PROBLEM DETAILS
Scan the lines below for the word "usage". Copy each line you find it in.

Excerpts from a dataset
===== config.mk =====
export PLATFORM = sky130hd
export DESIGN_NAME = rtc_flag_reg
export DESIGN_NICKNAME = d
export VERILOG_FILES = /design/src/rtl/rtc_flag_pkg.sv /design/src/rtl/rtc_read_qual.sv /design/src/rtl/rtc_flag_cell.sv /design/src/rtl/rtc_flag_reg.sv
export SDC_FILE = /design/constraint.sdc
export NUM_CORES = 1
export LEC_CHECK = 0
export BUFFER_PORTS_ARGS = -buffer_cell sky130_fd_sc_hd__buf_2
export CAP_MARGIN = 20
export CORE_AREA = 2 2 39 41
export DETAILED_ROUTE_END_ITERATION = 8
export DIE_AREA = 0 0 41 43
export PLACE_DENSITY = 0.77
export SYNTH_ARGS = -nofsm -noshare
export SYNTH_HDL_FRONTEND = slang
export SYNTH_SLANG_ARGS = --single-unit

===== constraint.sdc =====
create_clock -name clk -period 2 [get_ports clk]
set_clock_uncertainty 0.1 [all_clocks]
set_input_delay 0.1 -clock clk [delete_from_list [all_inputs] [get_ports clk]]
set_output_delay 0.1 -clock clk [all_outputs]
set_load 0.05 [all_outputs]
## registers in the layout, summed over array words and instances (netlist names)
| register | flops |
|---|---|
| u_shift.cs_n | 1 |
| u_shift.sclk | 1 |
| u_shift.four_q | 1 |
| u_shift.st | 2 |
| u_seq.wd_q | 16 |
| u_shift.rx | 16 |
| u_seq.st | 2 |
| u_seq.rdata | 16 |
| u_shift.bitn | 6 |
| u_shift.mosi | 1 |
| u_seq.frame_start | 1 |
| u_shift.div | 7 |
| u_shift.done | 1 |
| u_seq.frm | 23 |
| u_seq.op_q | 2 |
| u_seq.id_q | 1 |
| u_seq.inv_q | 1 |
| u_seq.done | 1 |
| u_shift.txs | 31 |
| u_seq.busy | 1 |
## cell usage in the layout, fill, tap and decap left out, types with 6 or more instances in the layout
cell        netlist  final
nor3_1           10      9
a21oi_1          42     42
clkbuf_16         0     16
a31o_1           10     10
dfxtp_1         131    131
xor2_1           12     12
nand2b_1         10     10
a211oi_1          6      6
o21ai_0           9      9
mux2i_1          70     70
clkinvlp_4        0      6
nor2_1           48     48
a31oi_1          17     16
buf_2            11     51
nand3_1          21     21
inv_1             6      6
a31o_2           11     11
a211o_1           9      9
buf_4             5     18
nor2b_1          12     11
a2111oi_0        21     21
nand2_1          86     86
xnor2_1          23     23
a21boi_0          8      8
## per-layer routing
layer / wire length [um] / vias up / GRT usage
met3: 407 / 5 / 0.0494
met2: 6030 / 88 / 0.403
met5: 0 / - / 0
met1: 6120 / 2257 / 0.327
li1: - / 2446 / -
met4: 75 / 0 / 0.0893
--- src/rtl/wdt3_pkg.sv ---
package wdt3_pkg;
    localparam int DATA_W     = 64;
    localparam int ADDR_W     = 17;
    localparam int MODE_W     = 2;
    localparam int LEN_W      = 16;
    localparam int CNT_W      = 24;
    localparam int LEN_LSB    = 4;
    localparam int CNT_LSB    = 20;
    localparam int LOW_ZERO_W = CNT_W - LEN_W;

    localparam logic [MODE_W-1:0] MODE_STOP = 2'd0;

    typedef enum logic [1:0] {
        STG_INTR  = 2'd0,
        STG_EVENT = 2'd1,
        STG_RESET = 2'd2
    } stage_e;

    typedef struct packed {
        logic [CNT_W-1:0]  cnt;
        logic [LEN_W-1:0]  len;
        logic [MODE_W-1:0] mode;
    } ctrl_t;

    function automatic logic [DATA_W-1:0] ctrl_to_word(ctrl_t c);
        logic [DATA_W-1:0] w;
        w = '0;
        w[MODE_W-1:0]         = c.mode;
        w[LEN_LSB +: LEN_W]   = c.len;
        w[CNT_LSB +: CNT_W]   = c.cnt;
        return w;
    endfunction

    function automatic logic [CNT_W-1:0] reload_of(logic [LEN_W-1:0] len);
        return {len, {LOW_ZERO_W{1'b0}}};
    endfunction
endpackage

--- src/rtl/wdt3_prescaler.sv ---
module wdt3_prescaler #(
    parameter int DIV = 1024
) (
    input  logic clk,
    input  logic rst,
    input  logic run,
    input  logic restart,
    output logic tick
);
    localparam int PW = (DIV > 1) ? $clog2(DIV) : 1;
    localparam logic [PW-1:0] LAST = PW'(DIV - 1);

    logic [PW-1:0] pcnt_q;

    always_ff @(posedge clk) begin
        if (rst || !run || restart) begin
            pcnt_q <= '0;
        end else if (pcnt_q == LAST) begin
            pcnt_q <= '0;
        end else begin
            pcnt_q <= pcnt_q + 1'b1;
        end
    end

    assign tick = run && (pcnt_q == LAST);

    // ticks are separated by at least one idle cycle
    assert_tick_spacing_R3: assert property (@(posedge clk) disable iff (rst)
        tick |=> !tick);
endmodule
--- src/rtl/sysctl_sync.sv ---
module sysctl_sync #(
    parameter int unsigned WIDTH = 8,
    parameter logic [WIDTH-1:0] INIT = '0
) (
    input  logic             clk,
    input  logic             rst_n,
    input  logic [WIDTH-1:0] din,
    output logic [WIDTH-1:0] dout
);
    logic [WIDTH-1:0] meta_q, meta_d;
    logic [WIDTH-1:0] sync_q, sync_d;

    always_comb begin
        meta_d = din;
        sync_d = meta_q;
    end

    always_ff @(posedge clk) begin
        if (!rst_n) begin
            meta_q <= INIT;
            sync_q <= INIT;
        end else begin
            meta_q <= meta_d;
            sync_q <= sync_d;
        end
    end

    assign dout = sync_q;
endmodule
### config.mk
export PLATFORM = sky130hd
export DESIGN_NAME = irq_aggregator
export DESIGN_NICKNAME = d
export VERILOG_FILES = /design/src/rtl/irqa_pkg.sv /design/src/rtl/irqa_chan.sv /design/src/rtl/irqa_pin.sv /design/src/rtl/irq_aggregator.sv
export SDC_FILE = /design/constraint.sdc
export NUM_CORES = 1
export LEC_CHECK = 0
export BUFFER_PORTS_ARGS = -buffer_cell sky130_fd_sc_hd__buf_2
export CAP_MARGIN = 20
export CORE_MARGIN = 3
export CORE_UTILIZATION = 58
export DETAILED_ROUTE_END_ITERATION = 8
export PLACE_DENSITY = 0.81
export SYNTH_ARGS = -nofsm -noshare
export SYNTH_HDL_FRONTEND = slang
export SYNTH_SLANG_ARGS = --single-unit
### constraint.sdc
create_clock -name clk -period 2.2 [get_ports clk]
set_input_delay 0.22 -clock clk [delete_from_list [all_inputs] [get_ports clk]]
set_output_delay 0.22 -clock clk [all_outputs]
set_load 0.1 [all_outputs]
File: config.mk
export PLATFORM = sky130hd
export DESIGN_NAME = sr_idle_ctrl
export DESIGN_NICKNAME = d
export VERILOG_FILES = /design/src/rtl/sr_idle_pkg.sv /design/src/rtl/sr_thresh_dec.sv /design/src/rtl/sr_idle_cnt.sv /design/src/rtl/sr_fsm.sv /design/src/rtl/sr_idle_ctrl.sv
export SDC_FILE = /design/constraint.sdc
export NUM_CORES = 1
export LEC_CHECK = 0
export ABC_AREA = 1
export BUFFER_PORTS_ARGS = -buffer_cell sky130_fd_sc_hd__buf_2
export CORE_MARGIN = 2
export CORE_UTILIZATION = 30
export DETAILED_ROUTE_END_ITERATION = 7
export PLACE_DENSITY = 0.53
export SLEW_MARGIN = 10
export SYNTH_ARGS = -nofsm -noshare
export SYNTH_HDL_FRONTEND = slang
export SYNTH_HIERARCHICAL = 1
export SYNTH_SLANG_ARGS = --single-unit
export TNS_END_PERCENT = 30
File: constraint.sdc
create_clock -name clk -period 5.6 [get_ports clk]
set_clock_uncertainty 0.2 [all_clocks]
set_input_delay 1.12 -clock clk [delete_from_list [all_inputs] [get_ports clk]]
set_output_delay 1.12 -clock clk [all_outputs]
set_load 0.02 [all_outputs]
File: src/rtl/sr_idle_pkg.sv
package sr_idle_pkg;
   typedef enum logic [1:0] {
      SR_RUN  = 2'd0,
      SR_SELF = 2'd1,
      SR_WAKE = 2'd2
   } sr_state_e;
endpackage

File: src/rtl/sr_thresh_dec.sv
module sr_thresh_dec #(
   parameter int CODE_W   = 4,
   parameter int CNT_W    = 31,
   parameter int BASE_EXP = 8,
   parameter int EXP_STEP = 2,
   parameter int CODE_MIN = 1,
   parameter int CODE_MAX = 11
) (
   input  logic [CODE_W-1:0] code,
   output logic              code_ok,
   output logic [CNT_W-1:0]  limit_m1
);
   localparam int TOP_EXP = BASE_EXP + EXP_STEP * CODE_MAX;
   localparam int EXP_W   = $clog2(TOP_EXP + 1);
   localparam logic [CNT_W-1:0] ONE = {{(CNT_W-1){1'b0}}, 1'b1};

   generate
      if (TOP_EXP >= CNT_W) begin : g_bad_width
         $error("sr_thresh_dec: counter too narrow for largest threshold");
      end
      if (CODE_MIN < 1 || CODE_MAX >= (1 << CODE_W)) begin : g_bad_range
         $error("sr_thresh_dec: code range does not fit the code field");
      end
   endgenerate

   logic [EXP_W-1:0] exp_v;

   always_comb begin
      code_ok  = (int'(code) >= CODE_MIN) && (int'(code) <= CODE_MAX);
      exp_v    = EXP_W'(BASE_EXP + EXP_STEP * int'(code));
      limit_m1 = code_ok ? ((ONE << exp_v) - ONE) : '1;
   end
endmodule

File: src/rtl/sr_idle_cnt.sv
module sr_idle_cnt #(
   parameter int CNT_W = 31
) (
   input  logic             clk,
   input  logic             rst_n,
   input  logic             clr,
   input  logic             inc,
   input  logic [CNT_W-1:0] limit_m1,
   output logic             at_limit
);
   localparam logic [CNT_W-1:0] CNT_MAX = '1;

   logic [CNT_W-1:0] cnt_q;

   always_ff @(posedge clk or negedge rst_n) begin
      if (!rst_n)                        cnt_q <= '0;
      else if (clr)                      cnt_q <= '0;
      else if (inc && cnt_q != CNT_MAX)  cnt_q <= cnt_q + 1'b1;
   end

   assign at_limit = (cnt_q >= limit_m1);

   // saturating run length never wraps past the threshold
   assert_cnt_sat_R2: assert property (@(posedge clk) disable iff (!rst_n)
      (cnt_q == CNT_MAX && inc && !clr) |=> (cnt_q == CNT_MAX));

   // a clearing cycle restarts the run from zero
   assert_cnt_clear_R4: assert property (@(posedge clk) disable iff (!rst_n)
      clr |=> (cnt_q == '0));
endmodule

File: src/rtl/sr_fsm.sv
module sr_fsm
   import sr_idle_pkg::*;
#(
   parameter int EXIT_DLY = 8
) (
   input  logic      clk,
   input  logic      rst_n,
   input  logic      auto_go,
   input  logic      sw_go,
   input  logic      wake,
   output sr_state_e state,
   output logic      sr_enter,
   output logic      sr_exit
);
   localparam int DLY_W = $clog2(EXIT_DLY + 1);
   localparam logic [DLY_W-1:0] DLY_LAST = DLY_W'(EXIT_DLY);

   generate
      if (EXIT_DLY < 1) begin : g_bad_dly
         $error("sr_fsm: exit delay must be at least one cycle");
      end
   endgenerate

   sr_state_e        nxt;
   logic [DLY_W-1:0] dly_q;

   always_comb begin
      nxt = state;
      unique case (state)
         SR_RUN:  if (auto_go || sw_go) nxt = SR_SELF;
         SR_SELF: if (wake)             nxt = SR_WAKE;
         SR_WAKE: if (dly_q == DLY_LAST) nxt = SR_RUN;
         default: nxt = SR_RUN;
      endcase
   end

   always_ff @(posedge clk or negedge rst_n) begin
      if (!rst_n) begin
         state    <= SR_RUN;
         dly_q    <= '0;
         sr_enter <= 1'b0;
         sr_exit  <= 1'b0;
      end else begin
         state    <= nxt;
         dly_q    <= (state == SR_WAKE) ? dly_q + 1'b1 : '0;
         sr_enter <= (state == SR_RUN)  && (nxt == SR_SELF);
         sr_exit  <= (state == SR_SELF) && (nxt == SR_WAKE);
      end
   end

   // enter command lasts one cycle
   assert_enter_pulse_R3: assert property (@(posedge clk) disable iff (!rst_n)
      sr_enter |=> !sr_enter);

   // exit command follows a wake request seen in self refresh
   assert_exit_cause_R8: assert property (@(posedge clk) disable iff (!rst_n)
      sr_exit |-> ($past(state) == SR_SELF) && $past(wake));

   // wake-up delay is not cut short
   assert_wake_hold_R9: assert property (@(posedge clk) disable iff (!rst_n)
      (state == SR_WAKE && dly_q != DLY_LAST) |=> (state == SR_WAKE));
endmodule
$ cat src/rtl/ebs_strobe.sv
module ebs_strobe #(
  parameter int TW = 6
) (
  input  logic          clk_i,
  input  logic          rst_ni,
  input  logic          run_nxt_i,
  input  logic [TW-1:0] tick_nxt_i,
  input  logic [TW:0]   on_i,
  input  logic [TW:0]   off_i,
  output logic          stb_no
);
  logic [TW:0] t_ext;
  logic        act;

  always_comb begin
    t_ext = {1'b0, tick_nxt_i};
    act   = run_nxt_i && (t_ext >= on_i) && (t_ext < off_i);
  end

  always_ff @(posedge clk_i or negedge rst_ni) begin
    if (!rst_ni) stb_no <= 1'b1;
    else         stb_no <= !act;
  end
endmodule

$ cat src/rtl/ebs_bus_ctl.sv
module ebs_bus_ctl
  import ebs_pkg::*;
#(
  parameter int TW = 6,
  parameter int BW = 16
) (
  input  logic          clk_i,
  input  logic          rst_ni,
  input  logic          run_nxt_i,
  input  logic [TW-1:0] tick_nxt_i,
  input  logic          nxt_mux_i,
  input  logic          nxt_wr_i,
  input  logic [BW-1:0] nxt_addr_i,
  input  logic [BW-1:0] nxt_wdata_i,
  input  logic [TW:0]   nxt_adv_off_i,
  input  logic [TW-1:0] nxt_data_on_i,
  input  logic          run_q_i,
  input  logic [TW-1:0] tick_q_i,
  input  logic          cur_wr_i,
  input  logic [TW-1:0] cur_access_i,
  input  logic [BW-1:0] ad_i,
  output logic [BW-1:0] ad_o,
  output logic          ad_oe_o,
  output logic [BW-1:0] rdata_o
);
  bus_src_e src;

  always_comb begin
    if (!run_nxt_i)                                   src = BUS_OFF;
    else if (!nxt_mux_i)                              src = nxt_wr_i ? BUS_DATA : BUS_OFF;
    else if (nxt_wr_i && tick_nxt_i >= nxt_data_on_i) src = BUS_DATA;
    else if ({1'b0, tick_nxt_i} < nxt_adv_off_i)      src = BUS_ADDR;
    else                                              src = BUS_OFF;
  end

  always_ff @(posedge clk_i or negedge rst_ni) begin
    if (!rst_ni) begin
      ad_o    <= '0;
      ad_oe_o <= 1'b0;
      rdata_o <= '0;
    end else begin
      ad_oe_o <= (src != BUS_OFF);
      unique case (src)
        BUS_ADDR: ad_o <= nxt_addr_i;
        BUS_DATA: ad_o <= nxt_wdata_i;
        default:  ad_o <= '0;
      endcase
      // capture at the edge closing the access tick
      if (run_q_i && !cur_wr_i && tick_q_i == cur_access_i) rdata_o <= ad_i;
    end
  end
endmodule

==

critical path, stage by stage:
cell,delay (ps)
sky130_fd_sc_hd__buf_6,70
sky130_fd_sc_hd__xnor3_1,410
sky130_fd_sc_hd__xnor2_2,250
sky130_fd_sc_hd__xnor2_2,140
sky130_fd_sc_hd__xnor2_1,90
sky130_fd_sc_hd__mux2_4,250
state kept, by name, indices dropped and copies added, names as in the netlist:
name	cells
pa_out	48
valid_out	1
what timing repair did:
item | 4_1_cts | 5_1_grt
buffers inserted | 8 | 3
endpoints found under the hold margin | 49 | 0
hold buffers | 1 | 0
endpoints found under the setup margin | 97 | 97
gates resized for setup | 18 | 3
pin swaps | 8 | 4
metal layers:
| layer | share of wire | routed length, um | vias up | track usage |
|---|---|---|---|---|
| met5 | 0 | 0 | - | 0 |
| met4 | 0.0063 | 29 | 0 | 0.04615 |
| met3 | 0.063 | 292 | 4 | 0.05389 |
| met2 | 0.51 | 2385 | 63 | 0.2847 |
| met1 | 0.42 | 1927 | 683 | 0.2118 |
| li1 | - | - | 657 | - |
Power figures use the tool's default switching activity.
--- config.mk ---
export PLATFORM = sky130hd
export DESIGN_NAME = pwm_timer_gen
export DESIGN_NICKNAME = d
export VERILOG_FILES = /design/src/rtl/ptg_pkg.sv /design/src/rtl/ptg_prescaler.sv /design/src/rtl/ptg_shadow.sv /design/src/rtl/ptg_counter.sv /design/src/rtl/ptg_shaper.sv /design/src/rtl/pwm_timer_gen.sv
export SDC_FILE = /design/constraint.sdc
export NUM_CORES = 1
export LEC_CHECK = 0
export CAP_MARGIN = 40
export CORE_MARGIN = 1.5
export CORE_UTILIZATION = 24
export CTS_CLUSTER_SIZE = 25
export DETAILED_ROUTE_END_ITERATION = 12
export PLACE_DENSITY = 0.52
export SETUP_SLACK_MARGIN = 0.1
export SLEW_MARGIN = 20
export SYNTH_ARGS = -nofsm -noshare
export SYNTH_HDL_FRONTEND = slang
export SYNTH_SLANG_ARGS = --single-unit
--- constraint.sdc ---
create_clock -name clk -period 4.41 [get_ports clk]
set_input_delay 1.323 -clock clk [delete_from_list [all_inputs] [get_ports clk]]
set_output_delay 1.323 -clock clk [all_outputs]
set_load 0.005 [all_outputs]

WRITTEN RESPONSE
## cell usage in the layout, fill, tap and decap left out, types with 6 or more instances in the layout
layer / wire length [um] / vias up / GRT usage
| layer | share of wire | routed length, um | vias up | track usage |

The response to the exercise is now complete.